→ **Exercise goal**
Go through the listing beneath this task and return every line that carries the string "else".

→ **Exercise material**
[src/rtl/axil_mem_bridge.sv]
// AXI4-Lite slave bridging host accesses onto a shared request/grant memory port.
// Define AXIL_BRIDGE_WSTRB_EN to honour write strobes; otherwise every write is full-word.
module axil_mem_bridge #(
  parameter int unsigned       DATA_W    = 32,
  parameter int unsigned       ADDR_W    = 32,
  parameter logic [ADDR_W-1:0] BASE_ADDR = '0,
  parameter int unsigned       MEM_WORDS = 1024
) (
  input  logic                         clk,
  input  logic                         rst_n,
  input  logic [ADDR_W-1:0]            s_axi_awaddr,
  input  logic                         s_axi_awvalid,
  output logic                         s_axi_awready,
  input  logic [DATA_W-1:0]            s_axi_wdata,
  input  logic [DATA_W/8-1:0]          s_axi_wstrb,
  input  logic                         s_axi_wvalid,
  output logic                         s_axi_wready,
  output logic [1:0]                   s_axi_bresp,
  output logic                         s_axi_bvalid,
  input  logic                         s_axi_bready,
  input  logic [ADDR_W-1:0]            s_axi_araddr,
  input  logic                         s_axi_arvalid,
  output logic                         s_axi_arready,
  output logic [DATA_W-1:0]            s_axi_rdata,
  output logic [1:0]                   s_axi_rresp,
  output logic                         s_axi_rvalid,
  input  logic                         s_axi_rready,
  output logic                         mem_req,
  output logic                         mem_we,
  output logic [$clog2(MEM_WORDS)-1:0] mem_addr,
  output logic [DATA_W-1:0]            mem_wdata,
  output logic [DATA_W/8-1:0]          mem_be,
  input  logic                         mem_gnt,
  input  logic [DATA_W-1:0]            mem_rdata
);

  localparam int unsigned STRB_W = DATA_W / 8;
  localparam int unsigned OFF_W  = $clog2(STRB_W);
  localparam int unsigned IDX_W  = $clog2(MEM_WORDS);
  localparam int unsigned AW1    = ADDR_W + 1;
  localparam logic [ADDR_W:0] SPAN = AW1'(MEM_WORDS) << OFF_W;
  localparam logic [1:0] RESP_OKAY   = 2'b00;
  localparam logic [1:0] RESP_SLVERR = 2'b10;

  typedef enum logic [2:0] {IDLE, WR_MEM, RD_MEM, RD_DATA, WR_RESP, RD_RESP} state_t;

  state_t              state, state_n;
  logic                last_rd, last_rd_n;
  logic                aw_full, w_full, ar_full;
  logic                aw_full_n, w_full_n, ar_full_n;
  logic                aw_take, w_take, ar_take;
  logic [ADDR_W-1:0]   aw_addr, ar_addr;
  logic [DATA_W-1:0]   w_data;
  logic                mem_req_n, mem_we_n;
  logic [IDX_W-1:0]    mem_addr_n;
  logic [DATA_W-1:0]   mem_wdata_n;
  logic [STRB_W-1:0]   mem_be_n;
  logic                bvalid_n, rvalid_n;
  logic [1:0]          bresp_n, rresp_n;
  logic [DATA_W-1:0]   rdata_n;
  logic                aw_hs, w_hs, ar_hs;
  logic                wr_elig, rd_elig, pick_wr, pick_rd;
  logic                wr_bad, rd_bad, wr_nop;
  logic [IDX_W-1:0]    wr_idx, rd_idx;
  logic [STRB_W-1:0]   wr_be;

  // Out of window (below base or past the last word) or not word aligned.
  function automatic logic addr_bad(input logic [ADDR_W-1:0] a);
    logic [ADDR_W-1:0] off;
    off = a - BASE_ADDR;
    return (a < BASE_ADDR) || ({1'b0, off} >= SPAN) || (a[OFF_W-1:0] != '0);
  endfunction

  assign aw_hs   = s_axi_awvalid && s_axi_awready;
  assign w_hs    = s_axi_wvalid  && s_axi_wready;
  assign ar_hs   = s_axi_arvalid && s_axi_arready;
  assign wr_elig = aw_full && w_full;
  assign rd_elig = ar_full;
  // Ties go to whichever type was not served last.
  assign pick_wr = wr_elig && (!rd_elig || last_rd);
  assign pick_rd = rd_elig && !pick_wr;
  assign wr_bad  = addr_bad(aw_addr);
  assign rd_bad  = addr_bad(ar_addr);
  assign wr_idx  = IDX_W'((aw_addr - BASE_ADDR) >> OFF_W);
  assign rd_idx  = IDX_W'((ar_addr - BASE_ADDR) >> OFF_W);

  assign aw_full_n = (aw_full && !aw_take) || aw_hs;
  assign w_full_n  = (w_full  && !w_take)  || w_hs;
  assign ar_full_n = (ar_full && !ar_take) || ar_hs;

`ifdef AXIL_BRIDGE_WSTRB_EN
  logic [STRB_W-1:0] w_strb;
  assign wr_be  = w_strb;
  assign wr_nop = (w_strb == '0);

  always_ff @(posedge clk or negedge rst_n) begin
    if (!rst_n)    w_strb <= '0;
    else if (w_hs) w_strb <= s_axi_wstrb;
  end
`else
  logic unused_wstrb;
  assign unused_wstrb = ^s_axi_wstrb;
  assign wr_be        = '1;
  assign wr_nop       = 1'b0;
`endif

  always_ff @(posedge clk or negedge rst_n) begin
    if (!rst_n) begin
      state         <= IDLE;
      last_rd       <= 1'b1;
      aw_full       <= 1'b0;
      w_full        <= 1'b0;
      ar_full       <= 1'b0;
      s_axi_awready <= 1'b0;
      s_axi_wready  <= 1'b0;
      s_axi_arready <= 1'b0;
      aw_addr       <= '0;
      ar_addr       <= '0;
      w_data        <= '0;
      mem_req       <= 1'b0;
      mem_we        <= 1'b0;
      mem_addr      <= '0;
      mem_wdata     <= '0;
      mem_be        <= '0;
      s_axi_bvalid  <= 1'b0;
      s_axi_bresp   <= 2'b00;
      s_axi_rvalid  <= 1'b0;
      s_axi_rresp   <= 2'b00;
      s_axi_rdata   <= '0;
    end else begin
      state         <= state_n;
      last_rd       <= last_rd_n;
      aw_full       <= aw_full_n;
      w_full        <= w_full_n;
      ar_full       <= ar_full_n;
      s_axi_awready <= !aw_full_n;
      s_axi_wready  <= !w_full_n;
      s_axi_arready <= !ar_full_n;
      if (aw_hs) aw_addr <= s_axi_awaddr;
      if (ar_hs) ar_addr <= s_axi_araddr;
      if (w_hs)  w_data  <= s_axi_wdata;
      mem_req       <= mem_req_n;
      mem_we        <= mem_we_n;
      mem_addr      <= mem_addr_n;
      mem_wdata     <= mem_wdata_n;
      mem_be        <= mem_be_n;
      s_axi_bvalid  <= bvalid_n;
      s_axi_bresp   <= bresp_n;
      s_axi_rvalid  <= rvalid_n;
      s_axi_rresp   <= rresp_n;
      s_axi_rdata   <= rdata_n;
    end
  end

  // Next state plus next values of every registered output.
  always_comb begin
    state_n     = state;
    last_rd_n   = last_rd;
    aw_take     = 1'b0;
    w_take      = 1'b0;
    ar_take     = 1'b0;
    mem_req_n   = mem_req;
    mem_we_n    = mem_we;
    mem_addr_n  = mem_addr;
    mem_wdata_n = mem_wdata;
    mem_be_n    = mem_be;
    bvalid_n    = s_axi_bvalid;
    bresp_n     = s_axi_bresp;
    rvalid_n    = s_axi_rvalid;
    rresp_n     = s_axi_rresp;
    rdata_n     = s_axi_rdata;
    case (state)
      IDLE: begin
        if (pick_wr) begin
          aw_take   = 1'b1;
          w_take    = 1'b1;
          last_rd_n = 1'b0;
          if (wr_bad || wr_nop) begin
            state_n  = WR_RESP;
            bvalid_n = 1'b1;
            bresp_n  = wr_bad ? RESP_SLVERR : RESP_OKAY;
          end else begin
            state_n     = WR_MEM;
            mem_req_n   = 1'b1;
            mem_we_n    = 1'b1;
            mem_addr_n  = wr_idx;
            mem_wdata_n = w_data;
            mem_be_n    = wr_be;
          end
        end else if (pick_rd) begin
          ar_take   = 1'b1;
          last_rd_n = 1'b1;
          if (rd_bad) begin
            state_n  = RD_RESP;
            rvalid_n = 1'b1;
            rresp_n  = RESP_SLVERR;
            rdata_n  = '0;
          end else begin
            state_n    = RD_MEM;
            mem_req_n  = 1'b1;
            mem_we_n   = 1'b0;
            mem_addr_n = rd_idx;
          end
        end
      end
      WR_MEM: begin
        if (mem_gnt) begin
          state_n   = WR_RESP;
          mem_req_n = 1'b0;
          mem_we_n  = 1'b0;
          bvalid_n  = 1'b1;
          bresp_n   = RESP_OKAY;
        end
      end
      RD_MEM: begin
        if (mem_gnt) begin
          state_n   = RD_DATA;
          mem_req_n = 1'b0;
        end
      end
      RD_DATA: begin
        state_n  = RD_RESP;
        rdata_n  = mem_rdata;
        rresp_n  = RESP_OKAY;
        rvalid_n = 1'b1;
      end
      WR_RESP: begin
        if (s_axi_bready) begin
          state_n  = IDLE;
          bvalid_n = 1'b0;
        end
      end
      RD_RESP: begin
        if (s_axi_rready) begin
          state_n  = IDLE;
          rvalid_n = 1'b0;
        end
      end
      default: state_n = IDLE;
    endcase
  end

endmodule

→ **Task answer**
    else if (w_hs) w_strb <= s_axi_wstrb;
`else
    end else begin
          end else begin
        end else if (pick_rd) begin
          end else begin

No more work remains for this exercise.